▶ _GIVEN RECORDS_:
=======

<file path="src/pllsr_map.svh">
// Register indices, field positions and reset values of the loop status bank.
`ifndef PLLSR_MAP_SVH
`define PLLSR_MAP_SVH

// ****************************************************************
// Register indices (byte address is four times the index)
// ****************************************************************
`define PLLSR_IDX_UPDATE 12'h005
`define PLLSR_IDX_LOCK 12'hd20
`define PLLSR_IDX_STATE 12'hd21
`define PLLSR_IDX_LIMIT 12'hd22
`define PLLSR_IDX_TUNE0 12'hd23
`define PLLSR_IDX_TUNE1 12'hd24
`define PLLSR_IDX_TUNE2 12'hd25
`define PLLSR_IDX_TUNE3 12'hd26
`define PLLSR_IDX_PBKT_LO 12'hd27
`define PLLSR_IDX_PBKT_HI 12'hd28
`define PLLSR_IDX_FBKT_LO 12'hd29
`define PLLSR_IDX_FBKT_HI 12'hd2a

// ****************************************************************
// Update strobe value
// ****************************************************************
`define PLLSR_UPDATE_CMD 8'h01

// ****************************************************************
// Field positions
// ****************************************************************
`define PLLSR_LK_CAL 4
`define PLLSR_LK_APLL 3
`define PLLSR_LK_FREQ 2
`define PLLSR_LK_PHASE 1
`define PLLSR_LK_ALL 0
`define PLLSR_ST_REF_HI 4
`define PLLSR_ST_REF_LO 3
`define PLLSR_ST_SWITCH 2
`define PLLSR_ST_HOLD 1
`define PLLSR_ST_FREE 0
`define PLLSR_LM_SLEW 2
`define PLLSR_LM_CLAMP 1
`define PLLSR_LM_HIST 0

// ****************************************************************
// Reset values
// ****************************************************************
`define PLLSR_RST_BYTE 8'h00
`define PLLSR_RST_WORD 32'h0000_0000

`endif

</file>
<file path="src/pllsr_pkg.sv">
// Types shared by the loop status bank: bus request and status carriers.
package pllsr_pkg;

    // ****************************************************************
    // Classic Wishbone request from the master
    // ****************************************************************
    typedef struct packed {
        logic cyc;
        logic stb;
        logic we;
        logic [13:0] adr;
        logic [3:0] sel;
        logic [31:0] dat;
    } pllsr_wb_req_s;

    // ****************************************************************
    // Live status presented by the loops
    // ****************************************************************
    typedef struct packed {
        logic sysclk_lock;
        logic cal_busy;
        logic apll_lock;
        logic dpll_freq_lock;
        logic dpll_phase_lock;
        logic [1:0] active_ref;
        logic switching;
        logic holdover;
        logic free_run;
        logic slew_limited;
        logic freq_clamped;
        logic history_avail;
        logic [29:0] tuning_avg;
        logic [29:0] tuning_live;
        logic [11:0] phase_bucket;
        logic [11:0] freq_bucket;
    } pllsr_live_s;

    // ****************************************************************
    // Snapshot held for software
    // ****************************************************************
    typedef struct packed {
        logic all_lock;
        logic cal_busy;
        logic apll_lock;
        logic dpll_freq_lock;
        logic dpll_phase_lock;
        logic [1:0] active_ref;
        logic switching;
        logic holdover;
        logic free_run;
        logic slew_limited;
        logic freq_clamped;
        logic history_avail;
        logic [29:0] tuning;
        logic [11:0] phase_bucket;
        logic [11:0] freq_bucket;
    } pllsr_snap_s;

endpackage : pllsr_pkg

</file>
<file path="src/pllsr_status_bank.sv">
// Snapshot status bank of the first loop channel behind a Wishbone slave.
//
// Implementation choice: the Wishbone interface to the registers.
`include "pllsr_map.svh"

module pllsr_status_bank
    import pllsr_pkg::*;
(
    // Clock, reset and enable.
    input wire logic clk_i,
    input wire logic rst_i,
    input wire logic ce_i,
    // Wishbone slave.
    input wire pllsr_wb_req_s wb_req_i,
    output logic [31:0] wb_dat_o,
    output logic wb_ack_o,
    // Loop status.
    input wire pllsr_live_s live_i,
    input wire logic hist_timer_min_i
);

    // ****************************************************************
    // Byte assembly
    // ****************************************************************

    // Builds the byte shown at one register index from the snapshot.
    function automatic logic [7:0] reg_byte(
        input logic [11:0] idx,
        input pllsr_snap_s s
    );
        logic [7:0] b;
        b = `PLLSR_RST_BYTE;
        unique case (idx)
            `PLLSR_IDX_LOCK: begin
                b[`PLLSR_LK_CAL] = s.cal_busy;
                b[`PLLSR_LK_APLL] = s.apll_lock;
                b[`PLLSR_LK_FREQ] = s.dpll_freq_lock;
                b[`PLLSR_LK_PHASE] = s.dpll_phase_lock;
                b[`PLLSR_LK_ALL] = s.all_lock;
            end
            `PLLSR_IDX_STATE: begin
                b[`PLLSR_ST_REF_HI:`PLLSR_ST_REF_LO] = s.active_ref;
                b[`PLLSR_ST_SWITCH] = s.switching;
                b[`PLLSR_ST_HOLD] = s.holdover;
                b[`PLLSR_ST_FREE] = s.free_run;
            end
            `PLLSR_IDX_LIMIT: begin
                b[`PLLSR_LM_SLEW] = s.slew_limited;
                b[`PLLSR_LM_CLAMP] = s.freq_clamped;
                b[`PLLSR_LM_HIST] = s.history_avail;
            end
            // Tuning word, least significant byte first.
            `PLLSR_IDX_TUNE0: b = s.tuning[7:0];
            `PLLSR_IDX_TUNE1: b = s.tuning[15:8];
            `PLLSR_IDX_TUNE2: b = s.tuning[23:16];
            `PLLSR_IDX_TUNE3: b[5:0] = s.tuning[29:24];
            // Bucket levels, upper nibbles stay zero.
            `PLLSR_IDX_PBKT_LO: b = s.phase_bucket[7:0];
            `PLLSR_IDX_PBKT_HI: b[3:0] = s.phase_bucket[11:8];
            `PLLSR_IDX_FBKT_LO: b = s.freq_bucket[7:0];
            `PLLSR_IDX_FBKT_HI: b[3:0] = s.freq_bucket[11:8];
            default: b = `PLLSR_RST_BYTE;
        endcase
        return b;
    endfunction : reg_byte

    // Captures one consistent sample of the live fields, keeping only one of the two tuning words.
    function automatic pllsr_snap_s take_snap(
        input pllsr_live_s l,
        input logic timer_min
    );
        pllsr_snap_s s;
        s.all_lock = l.sysclk_lock & l.apll_lock & l.dpll_phase_lock;
        s.cal_busy = l.cal_busy;
        s.apll_lock = l.apll_lock;
        s.dpll_freq_lock = l.dpll_freq_lock;
        s.dpll_phase_lock = l.dpll_phase_lock;
        s.active_ref = l.active_ref;
        s.switching = l.switching;
        s.holdover = l.holdover;
        s.free_run = l.free_run;
        s.slew_limited = l.slew_limited;
        s.freq_clamped = l.freq_clamped;
        s.history_avail = l.history_avail;
        // A minimal history timer makes the average meaningless.
        s.tuning = timer_min ? l.tuning_live : l.tuning_avg;
        s.phase_bucket = l.phase_bucket;
        s.freq_bucket = l.freq_bucket;
        return s;
    endfunction : take_snap

    // ****************************************************************
    // Bus decode
    // ****************************************************************

    logic ack_reg;
    logic ack_next;
    logic [31:0] dat_reg;
    logic [31:0] dat_next;
    logic [11:0] req_idx;
    logic req_new;
    logic upd_fire;
    pllsr_snap_s snap_reg;
    pllsr_snap_s snap_next;

    // The request index drops the two byte-lane bits.
    assign req_idx = wb_req_i.adr[13:2];

    // A request is served once; ack drops in the following cycle.
    assign req_new = wb_req_i.cyc & wb_req_i.stb & ~ack_reg;

    // Update command: write of 0x01 on lane 0 of the update index.
    assign upd_fire = req_new & wb_req_i.we & wb_req_i.sel[0]
        & (req_idx == `PLLSR_IDX_UPDATE)
        & (wb_req_i.dat[7:0] == `PLLSR_UPDATE_CMD);

    // ****************************************************************
    // Bus answer
    // ****************************************************************

    // Next ack and read data; unmapped reads return zero.
    always_comb begin
        ack_next = req_new;
        dat_next = dat_reg;
        if (req_new && !wb_req_i.we) begin
            dat_next = {24'h00_0000, reg_byte(req_idx, snap_reg)};
        end
    end

    // Registers the answer.
    always_ff @(posedge clk_i) begin
        if (rst_i) begin
            ack_reg <= 1'b0;
            dat_reg <= `PLLSR_RST_WORD;
        end else if (ce_i) begin
            ack_reg <= ack_next;
            dat_reg <= dat_next;
        end
    end

    assign wb_ack_o = ack_reg;
    assign wb_dat_o = dat_reg;

    // ****************************************************************
    // Snapshot
    // ****************************************************************

    // Only the update command loads the bank; other writes are dropped.
    always_comb begin
        snap_next = snap_reg;
        if (upd_fire) begin
            snap_next = take_snap(live_i, hist_timer_min_i);
        end
    end

    // Registers the snapshot.
    always_ff @(posedge clk_i) begin
        if (rst_i) begin
            snap_reg <= '0;
        end else if (ce_i) begin
            snap_reg <= snap_next;
        end
    end

    // ****************************************************************
    // Checks
    // ****************************************************************

    logic rd_ack;

    // A read answer is on the bus while the read request is held.
    assign rd_ack = ack_reg & ~wb_req_i.we;

    chk_bank_read_only: assert property (
        @(posedge clk_i) disable iff (rst_i)
        !upd_fire |=> snap_reg == $past(snap_reg)
    ) else $error("Status bank changed without an update.");

    chk_update_capture: assert property (
        @(posedge clk_i) disable iff (rst_i)
        upd_fire && ce_i |=> snap_reg.cal_busy == $past(live_i.cal_busy)
            && snap_reg.active_ref == $past(live_i.active_ref)
    ) else $error("Update did not capture live status.");

    chk_cal_bit: assert property (
        @(posedge clk_i) disable iff (rst_i)
        rd_ack && req_idx == `PLLSR_IDX_LOCK
            |-> wb_dat_o[4] == snap_reg.cal_busy
    ) else $error("Calibration bit wrong.");

    chk_apll_bit: assert property (
        @(posedge clk_i) disable iff (rst_i)
        rd_ack && req_idx == `PLLSR_IDX_LOCK
            |-> wb_dat_o[3] == snap_reg.apll_lock
    ) else $error("Analog lock bit wrong.");

    chk_freq_bit: assert property (
        @(posedge clk_i) disable iff (rst_i)
        rd_ack && req_idx == `PLLSR_IDX_LOCK
            |-> wb_dat_o[2] == snap_reg.dpll_freq_lock
    ) else $error("Frequency lock bit wrong.");

    chk_phase_bit: assert property (
        @(posedge clk_i) disable iff (rst_i)
        rd_ack && req_idx == `PLLSR_IDX_LOCK
            |-> wb_dat_o[1] == snap_reg.dpll_phase_lock
    ) else $error("Phase lock bit wrong.");

    chk_all_locked: assert property (
        @(posedge clk_i) disable iff (rst_i)
        upd_fire && ce_i |=> snap_reg.all_lock == ($past(live_i.sysclk_lock)
            && $past(live_i.apll_lock) && $past(live_i.dpll_phase_lock))
    ) else $error("All-locked flag wrong.");

    chk_ref_field: assert property (
        @(posedge clk_i) disable iff (rst_i)
        rd_ack && req_idx == `PLLSR_IDX_STATE
            |-> wb_dat_o[4:3] == snap_reg.active_ref
    ) else $error("Active reference field wrong.");

    chk_switch_bit: assert property (
        @(posedge clk_i) disable iff (rst_i)
        rd_ack && req_idx == `PLLSR_IDX_STATE
            |-> wb_dat_o[2] == snap_reg.switching
    ) else $error("Switching bit wrong.");

    chk_holdover_bit: assert property (
        @(posedge clk_i) disable iff (rst_i)
        rd_ack && req_idx == `PLLSR_IDX_STATE
            |-> wb_dat_o[1] == snap_reg.holdover
    ) else $error("Holdover bit wrong.");

    chk_free_run_bit: assert property (
        @(posedge clk_i) disable iff (rst_i)
        rd_ack && req_idx == `PLLSR_IDX_STATE
            |-> wb_dat_o[0] == snap_reg.free_run
    ) else $error("Free run bit wrong.");

    chk_slew_bit: assert property (
        @(posedge clk_i) disable iff (rst_i)
        rd_ack && req_idx == `PLLSR_IDX_LIMIT
            |-> wb_dat_o[2] == snap_reg.slew_limited
    ) else $error("Slew limit bit wrong.");

    chk_clamp_bit: assert property (
        @(posedge clk_i) disable iff (rst_i)
        rd_ack && req_idx == `PLLSR_IDX_LIMIT
            |-> wb_dat_o[1] == snap_reg.freq_clamped
    ) else $error("Clamp bit wrong.");

    chk_history_bit: assert property (
        @(posedge clk_i) disable iff (rst_i)
        rd_ack && req_idx == `PLLSR_IDX_LIMIT
            |-> wb_dat_o[0] == snap_reg.history_avail
    ) else $error("History bit wrong.");

    chk_tuning_top: assert property (
        @(posedge clk_i) disable iff (rst_i)
        rd_ack && req_idx == `PLLSR_IDX_TUNE3
            |-> wb_dat_o[7:0] == {2'b00, snap_reg.tuning[29:24]}
    ) else $error("Tuning word top byte wrong.");

    chk_tuning_select: assert property (
        @(posedge clk_i) disable iff (rst_i)
        upd_fire && ce_i |=> snap_reg.tuning == ($past(hist_timer_min_i)
            ? $past(live_i.tuning_live) : $past(live_i.tuning_avg))
    ) else $error("Tuning word source wrong.");

    chk_phase_bucket: assert property (
        @(posedge clk_i) disable iff (rst_i)
        rd_ack && req_idx == `PLLSR_IDX_PBKT_HI
            |-> wb_dat_o[7:0] == {4'h0, snap_reg.phase_bucket[11:8]}
    ) else $error("Phase bucket high byte wrong.");

    chk_freq_bucket: assert property (
        @(posedge clk_i) disable iff (rst_i)
        rd_ack && req_idx == `PLLSR_IDX_FBKT_LO
            |-> wb_dat_o[7:0] == snap_reg.freq_bucket[7:0]
    ) else $error("Frequency bucket low byte wrong.");

    chk_reserved_zero: assert property (
        @(posedge clk_i) disable iff (rst_i)
        rd_ack && req_idx >= `PLLSR_IDX_LOCK && req_idx <= `PLLSR_IDX_LIMIT
            |-> wb_dat_o[31:5] == 27'h0 && (req_idx == `PLLSR_IDX_STATE
            || req_idx == `PLLSR_IDX_LOCK || wb_dat_o[4:3] == 2'b00)
    ) else $error("Reserved bits not zero.");

    chk_joint_capture: assert property (
        @(posedge clk_i) disable iff (rst_i)
        upd_fire && ce_i
            |=> snap_reg.phase_bucket == $past(live_i.phase_bucket)
            && snap_reg.freq_bucket == $past(live_i.freq_bucket)
    ) else $error("Bucket levels not captured together.");

    chk_ack_single: assert property (
        @(posedge clk_i) disable iff (rst_i)
        ack_reg && ce_i |=> !ack_reg
    ) else $error("Ack held for more than one cycle.");

    chk_tuning_byte0: assert property (
        @(posedge clk_i) disable iff (rst_i)
        rd_ack && req_idx == `PLLSR_IDX_TUNE0
            |-> wb_dat_o[7:0] == snap_reg.tuning[7:0]
    ) else $error("Tuning word low byte wrong.");

    chk_tuning_byte1: assert property (
        @(posedge clk_i) disable iff (rst_i)
        rd_ack && req_idx == `PLLSR_IDX_TUNE1
            |-> wb_dat_o[7:0] == snap_reg.tuning[15:8]
    ) else $error("Tuning word second byte wrong.");

    chk_tuning_byte2: assert property (
        @(posedge clk_i) disable iff (rst_i)
        rd_ack && req_idx == `PLLSR_IDX_TUNE2
            |-> wb_dat_o[7:0] == snap_reg.tuning[23:16]
    ) else $error("Tuning word third byte wrong.");

    chk_phase_bucket_low: assert property (
        @(posedge clk_i) disable iff (rst_i)
        rd_ack && req_idx == `PLLSR_IDX_PBKT_LO
            |-> wb_dat_o[7:0] == snap_reg.phase_bucket[7:0]
    ) else $error("Phase bucket low byte wrong.");

    chk_freq_bucket_high: assert property (
        @(posedge clk_i) disable iff (rst_i)
        rd_ack && req_idx == `PLLSR_IDX_FBKT_HI
            |-> wb_dat_o[7:0] == {4'h0, snap_reg.freq_bucket[11:8]}
    ) else $error("Frequency bucket high byte wrong.");

    chk_flags_capture: assert property (
        @(posedge clk_i) disable iff (rst_i)
        upd_fire && ce_i |=> snap_reg.switching == $past(live_i.switching)
            && snap_reg.holdover == $past(live_i.holdover)
            && snap_reg.free_run == $past(live_i.free_run)
    ) else $error("Loop state flags not captured together.");

    // Unmapped indices and the update register read as zero.
    chk_unmapped_zero: assert property (
        @(posedge clk_i) disable iff (rst_i)
        rd_ack && (req_idx < `PLLSR_IDX_LOCK || req_idx > `PLLSR_IDX_FBKT_HI)
            |-> wb_dat_o == 32'h0000_0000
    ) else $error("Unmapped read not zero.");

    chk_ack_after_take: assert property (
        @(posedge clk_i) disable iff (rst_i)
        req_new && ce_i |=> ack_reg
    ) else $error("Taken request not acknowledged.");

    chk_read_data_hold: assert property (
        @(posedge clk_i) disable iff (rst_i)
        !(req_new && !wb_req_i.we && ce_i) |=> $stable(wb_dat_o)
    ) else $error("Read data changed without a read.");

    chk_ce_freeze: assert property (
        @(posedge clk_i) disable iff (rst_i)
        !ce_i |=> $stable(snap_reg) && $stable(ack_reg) && $stable(dat_reg)
    ) else $error("State changed while the clock enable was low.");

endmodule : pllsr_status_bank

</file>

=======

▶ _EXERCISE BRIEF_:
Check each line of the entries for the string "bits". Copy the lines that have it.

▶ _OUTPUT_:
    // The request index drops the two byte-lane bits.
    ) else $error("Reserved bits not zero.");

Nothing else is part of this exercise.